The elimination of $500 million in funding to the Legal Services Corporation proposed in the initial version of the federal budget would mean the loss of the major funding source for 133 legal aid programs across the country, including three in Illinois that receive $12 million to help cover the cost of lawyers for indigent clients.

In a message posted on the state Supreme Court website, Chief Justice Lloyd Karmeier said the impact of the cuts proposed by the Trump administration could push to the brink a legal aid system already overwhelmed by requests.

"The resulting casualties would be among the most vulnerable in our society: children, the elderly, veterans, the victims of domestic violence, the survivors of natural disasters and the poor who reply on LSC-funded legal aid organizations in times of crisis as their best hope for fair treatment in our system of justice," said Karmeier's statement.

Last year, three Prairie State Legal Services attorneys represented almost 2,000 individuals in McLean County with 930 non-criminal cases involving divorce, tenant and foreclosure issues, and other civil matters. More than 14,000 cases were handled by Prairie State's 31-county service area.

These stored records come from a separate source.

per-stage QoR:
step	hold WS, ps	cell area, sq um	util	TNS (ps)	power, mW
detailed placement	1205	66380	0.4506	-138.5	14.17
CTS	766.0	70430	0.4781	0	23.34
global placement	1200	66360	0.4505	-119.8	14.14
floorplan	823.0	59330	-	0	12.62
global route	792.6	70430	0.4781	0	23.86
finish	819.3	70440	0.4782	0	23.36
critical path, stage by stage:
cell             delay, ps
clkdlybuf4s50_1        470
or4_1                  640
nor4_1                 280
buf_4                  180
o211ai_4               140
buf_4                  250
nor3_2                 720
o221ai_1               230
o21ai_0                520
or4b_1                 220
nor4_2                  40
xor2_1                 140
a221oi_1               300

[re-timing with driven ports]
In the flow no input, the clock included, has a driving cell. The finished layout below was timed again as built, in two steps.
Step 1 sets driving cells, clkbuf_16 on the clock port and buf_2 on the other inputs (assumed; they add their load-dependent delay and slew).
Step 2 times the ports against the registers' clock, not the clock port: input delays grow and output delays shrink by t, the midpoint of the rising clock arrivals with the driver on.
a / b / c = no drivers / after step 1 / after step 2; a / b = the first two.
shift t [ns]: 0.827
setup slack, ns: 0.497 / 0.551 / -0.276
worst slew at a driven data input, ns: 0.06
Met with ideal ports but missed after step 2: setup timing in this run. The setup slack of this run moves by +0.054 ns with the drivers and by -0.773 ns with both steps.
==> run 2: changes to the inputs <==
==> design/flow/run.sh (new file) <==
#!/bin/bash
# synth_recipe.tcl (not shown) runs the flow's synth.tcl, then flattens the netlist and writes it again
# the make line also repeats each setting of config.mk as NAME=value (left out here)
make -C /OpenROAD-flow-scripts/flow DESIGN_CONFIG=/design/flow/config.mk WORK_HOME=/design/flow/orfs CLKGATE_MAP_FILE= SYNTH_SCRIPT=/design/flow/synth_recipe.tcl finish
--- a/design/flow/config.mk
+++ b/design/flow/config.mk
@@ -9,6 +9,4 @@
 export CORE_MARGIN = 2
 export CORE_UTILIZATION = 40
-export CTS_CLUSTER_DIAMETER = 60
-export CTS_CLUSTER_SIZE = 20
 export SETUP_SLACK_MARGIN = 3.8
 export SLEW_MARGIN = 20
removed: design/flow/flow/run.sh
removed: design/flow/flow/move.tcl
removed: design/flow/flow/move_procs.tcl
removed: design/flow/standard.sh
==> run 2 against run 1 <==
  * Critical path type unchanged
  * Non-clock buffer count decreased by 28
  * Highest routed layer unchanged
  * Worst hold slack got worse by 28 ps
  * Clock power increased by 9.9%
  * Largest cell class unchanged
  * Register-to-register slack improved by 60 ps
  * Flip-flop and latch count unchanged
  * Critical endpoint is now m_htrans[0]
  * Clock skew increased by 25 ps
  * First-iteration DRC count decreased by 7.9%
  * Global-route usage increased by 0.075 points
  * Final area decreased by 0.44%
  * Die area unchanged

The majority of local cases involve landlord-tenant issues, according to Adrian Barr, managing attorney for the legal aid office.

If the Trump budget becomes a reality, Prairie State would be forced to cut staff in all its local offices and close smaller ones, said Barr.

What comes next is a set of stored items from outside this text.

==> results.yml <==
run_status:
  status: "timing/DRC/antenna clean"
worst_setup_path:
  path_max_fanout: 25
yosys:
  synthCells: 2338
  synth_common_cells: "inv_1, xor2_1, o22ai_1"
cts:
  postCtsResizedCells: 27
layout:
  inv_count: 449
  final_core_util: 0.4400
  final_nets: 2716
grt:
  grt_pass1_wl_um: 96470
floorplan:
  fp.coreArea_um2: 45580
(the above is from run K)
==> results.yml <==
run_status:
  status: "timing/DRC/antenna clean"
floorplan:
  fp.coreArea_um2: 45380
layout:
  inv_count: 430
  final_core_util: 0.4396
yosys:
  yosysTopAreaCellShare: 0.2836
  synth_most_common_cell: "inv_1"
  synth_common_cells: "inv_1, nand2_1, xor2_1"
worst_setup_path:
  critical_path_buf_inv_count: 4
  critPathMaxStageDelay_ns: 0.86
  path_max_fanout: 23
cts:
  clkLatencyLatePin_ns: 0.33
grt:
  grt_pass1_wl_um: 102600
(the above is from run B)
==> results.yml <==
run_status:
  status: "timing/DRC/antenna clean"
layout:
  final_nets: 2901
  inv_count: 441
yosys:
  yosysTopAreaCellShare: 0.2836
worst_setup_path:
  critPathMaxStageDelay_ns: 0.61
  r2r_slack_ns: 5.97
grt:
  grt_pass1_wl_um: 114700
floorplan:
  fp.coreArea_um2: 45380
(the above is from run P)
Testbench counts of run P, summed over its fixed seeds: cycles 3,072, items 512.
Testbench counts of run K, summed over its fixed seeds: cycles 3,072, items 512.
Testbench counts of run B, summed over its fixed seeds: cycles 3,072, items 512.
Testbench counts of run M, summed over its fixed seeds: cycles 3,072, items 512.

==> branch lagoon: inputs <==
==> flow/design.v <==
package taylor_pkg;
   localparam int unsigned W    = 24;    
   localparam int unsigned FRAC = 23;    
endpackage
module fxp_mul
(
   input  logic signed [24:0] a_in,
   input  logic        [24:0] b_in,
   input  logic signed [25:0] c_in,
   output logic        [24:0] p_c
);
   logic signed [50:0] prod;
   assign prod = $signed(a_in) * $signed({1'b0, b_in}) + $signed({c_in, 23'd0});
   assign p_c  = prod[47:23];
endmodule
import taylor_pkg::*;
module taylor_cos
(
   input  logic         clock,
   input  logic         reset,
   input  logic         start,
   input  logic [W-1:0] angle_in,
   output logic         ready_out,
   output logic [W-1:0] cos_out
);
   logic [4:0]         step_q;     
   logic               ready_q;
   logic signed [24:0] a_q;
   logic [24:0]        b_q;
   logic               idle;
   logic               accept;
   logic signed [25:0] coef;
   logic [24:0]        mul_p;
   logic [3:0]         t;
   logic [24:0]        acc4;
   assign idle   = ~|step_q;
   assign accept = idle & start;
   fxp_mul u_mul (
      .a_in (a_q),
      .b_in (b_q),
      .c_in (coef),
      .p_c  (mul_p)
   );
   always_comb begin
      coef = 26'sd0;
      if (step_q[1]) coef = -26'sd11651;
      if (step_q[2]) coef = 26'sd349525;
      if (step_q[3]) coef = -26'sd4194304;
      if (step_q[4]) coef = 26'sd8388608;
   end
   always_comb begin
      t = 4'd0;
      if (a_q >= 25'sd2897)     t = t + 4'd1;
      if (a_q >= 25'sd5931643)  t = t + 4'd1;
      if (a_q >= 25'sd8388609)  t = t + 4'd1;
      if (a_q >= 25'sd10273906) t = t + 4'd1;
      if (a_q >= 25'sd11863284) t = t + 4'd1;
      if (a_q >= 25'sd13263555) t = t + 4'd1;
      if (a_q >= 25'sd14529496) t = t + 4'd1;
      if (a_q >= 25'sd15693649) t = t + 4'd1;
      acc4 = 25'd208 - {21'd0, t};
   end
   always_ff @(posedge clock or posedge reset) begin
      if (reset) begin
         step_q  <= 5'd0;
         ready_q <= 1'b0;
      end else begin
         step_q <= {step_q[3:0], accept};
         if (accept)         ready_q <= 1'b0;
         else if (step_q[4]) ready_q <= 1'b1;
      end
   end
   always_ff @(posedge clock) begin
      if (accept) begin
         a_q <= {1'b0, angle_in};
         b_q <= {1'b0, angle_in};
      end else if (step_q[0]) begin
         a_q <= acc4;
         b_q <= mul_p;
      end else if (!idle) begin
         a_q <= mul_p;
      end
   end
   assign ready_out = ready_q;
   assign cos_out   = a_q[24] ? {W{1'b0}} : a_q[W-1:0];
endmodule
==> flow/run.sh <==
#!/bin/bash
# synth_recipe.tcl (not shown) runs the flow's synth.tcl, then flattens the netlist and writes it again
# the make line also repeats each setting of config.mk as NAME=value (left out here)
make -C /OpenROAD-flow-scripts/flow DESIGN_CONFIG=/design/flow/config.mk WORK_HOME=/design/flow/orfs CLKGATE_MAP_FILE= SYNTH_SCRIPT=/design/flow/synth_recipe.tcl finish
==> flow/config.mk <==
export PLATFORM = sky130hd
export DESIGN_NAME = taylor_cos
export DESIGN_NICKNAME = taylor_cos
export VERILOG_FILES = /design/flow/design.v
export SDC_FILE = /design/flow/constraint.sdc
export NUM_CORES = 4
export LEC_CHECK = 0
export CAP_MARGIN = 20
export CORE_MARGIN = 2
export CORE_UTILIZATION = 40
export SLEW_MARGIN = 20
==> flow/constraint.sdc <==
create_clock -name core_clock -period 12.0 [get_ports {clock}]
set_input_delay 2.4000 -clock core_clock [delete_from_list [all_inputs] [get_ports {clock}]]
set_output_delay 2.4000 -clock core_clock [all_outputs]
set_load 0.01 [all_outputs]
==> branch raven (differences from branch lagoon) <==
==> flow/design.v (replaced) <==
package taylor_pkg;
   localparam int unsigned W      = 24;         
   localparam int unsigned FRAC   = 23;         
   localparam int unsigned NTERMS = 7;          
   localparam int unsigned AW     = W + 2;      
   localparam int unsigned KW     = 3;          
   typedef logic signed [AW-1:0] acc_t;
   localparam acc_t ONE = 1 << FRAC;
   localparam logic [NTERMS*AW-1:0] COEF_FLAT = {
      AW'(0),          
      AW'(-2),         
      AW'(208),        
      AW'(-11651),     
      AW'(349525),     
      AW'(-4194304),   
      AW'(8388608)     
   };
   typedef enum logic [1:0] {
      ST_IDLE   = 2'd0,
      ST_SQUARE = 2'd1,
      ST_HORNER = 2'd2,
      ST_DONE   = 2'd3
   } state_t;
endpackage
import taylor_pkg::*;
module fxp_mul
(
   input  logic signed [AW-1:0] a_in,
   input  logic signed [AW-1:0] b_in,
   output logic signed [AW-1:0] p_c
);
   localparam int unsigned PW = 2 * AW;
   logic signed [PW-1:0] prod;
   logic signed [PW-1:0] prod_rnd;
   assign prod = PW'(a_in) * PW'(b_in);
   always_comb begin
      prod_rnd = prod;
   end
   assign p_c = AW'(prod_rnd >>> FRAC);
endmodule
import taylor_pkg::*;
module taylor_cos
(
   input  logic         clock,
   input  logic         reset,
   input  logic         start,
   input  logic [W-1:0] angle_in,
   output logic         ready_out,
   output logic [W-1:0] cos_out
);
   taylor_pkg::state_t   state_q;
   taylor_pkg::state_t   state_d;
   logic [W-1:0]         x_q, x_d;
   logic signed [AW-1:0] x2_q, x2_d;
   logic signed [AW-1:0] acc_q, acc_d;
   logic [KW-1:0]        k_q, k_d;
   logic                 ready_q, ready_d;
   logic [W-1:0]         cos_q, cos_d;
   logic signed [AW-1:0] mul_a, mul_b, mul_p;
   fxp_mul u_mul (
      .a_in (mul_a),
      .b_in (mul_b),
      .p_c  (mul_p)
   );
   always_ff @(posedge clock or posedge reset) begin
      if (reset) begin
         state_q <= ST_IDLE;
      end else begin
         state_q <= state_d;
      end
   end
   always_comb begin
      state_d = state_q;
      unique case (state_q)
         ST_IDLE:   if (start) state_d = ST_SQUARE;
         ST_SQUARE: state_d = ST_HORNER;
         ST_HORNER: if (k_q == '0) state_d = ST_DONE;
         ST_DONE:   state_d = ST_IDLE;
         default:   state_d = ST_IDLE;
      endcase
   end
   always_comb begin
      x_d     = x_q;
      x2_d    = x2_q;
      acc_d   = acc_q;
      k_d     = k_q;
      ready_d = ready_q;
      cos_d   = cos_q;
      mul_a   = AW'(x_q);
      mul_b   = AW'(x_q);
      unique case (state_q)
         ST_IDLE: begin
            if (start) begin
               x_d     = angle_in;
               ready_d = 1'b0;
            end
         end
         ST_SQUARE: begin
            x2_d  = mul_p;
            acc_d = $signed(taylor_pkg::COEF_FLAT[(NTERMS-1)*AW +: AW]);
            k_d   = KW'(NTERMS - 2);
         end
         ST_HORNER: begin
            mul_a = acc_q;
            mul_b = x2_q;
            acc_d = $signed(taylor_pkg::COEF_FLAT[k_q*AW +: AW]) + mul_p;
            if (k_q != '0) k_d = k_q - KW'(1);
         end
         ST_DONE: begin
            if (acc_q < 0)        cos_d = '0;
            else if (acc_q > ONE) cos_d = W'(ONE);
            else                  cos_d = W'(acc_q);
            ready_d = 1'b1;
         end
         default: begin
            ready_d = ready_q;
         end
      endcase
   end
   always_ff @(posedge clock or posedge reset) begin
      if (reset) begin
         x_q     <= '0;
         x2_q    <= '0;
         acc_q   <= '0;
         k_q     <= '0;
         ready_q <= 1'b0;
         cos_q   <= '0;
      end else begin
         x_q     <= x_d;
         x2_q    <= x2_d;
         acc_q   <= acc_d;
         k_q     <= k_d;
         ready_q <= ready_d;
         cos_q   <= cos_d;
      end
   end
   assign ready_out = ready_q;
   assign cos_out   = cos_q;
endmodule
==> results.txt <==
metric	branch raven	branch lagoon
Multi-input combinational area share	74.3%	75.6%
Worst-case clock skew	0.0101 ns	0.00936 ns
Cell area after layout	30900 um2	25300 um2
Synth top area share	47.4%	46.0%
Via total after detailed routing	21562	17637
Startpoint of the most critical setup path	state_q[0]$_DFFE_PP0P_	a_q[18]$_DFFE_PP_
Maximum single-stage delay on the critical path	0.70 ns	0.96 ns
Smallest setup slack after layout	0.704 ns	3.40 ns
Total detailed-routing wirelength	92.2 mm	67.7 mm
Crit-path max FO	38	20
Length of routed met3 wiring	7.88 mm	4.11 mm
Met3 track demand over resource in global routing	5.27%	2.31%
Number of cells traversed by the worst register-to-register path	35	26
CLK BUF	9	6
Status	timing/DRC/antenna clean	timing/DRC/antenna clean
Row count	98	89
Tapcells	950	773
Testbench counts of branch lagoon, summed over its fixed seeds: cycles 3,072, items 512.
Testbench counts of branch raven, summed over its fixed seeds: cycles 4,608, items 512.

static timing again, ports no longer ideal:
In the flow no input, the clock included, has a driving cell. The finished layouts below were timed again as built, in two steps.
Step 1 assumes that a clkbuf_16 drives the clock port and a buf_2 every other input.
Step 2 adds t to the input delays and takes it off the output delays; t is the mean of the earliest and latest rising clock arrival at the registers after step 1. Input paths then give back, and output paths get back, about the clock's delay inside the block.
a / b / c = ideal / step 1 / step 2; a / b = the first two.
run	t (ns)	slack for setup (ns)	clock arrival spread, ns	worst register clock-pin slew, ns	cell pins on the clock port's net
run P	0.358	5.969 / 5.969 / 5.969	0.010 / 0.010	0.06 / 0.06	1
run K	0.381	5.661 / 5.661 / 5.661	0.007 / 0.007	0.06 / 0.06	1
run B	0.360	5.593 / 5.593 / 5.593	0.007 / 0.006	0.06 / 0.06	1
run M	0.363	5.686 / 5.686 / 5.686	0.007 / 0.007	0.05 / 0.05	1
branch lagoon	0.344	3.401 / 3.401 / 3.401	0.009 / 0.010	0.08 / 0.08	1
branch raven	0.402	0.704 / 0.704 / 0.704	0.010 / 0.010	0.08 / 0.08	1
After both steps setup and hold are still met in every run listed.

"This will mean hundreds or even thousands fewer families, seniors and disabled persons will receive the civil aid they need to keep their utilities and housing, have access to medical care, address serious consumer problems and maintain their safety from domestic violence and elder abuse," said Barr. 

Bloomington lawyer Mike McElvain is one of 73 lawyers who donate their time to handle legal aid cases. McElvain estimated that he accepts between six and 15 cases a year that cannot be handled by Prairie State because of a conflict. Most cases involve family and child-related issues.

Pro bono, or representation without fees, work is a responsibility every lawyer has in the community, said McElvain. "Part of being an attorney is helping the powerless against powerful," he said.

Shutting off federal money for legal aid services "would be one of the cruelest things society could do to the vulnerable," said McElvain.

The local legal aid office not only connects people with a lawyer but also brings informational programs to the community on common legal issues that often result in litigation.   

Lawyers Helen Ogar and Todd Miller both find time at their Bloomington law practice to help indigent clients who are filing for divorce.

"Attorneys have an obligation to all aspects of society. Justice is supposed to be there for everyone," said Miller, who estimated he has taken as many as 10 cases in a year, including some divorces with complicated issues.

Ogar recalled a pro bono case involving a woman who fled an abusive relationship in another state with her four children. The situation ended with an agreement for financial support and the woman's safe relocation in Central Illinois.

"This is a profession where we're supposed to be seeking justice. Everyone deserves that," said Ogar.

Illinois' two other legal aid centers are the Land of Lincoln Legal Assistance Foundation, which covers 65 counties in central and southern Illinois, and the Legal Assistance Foundation, which serves Chicago and suburban Cook County.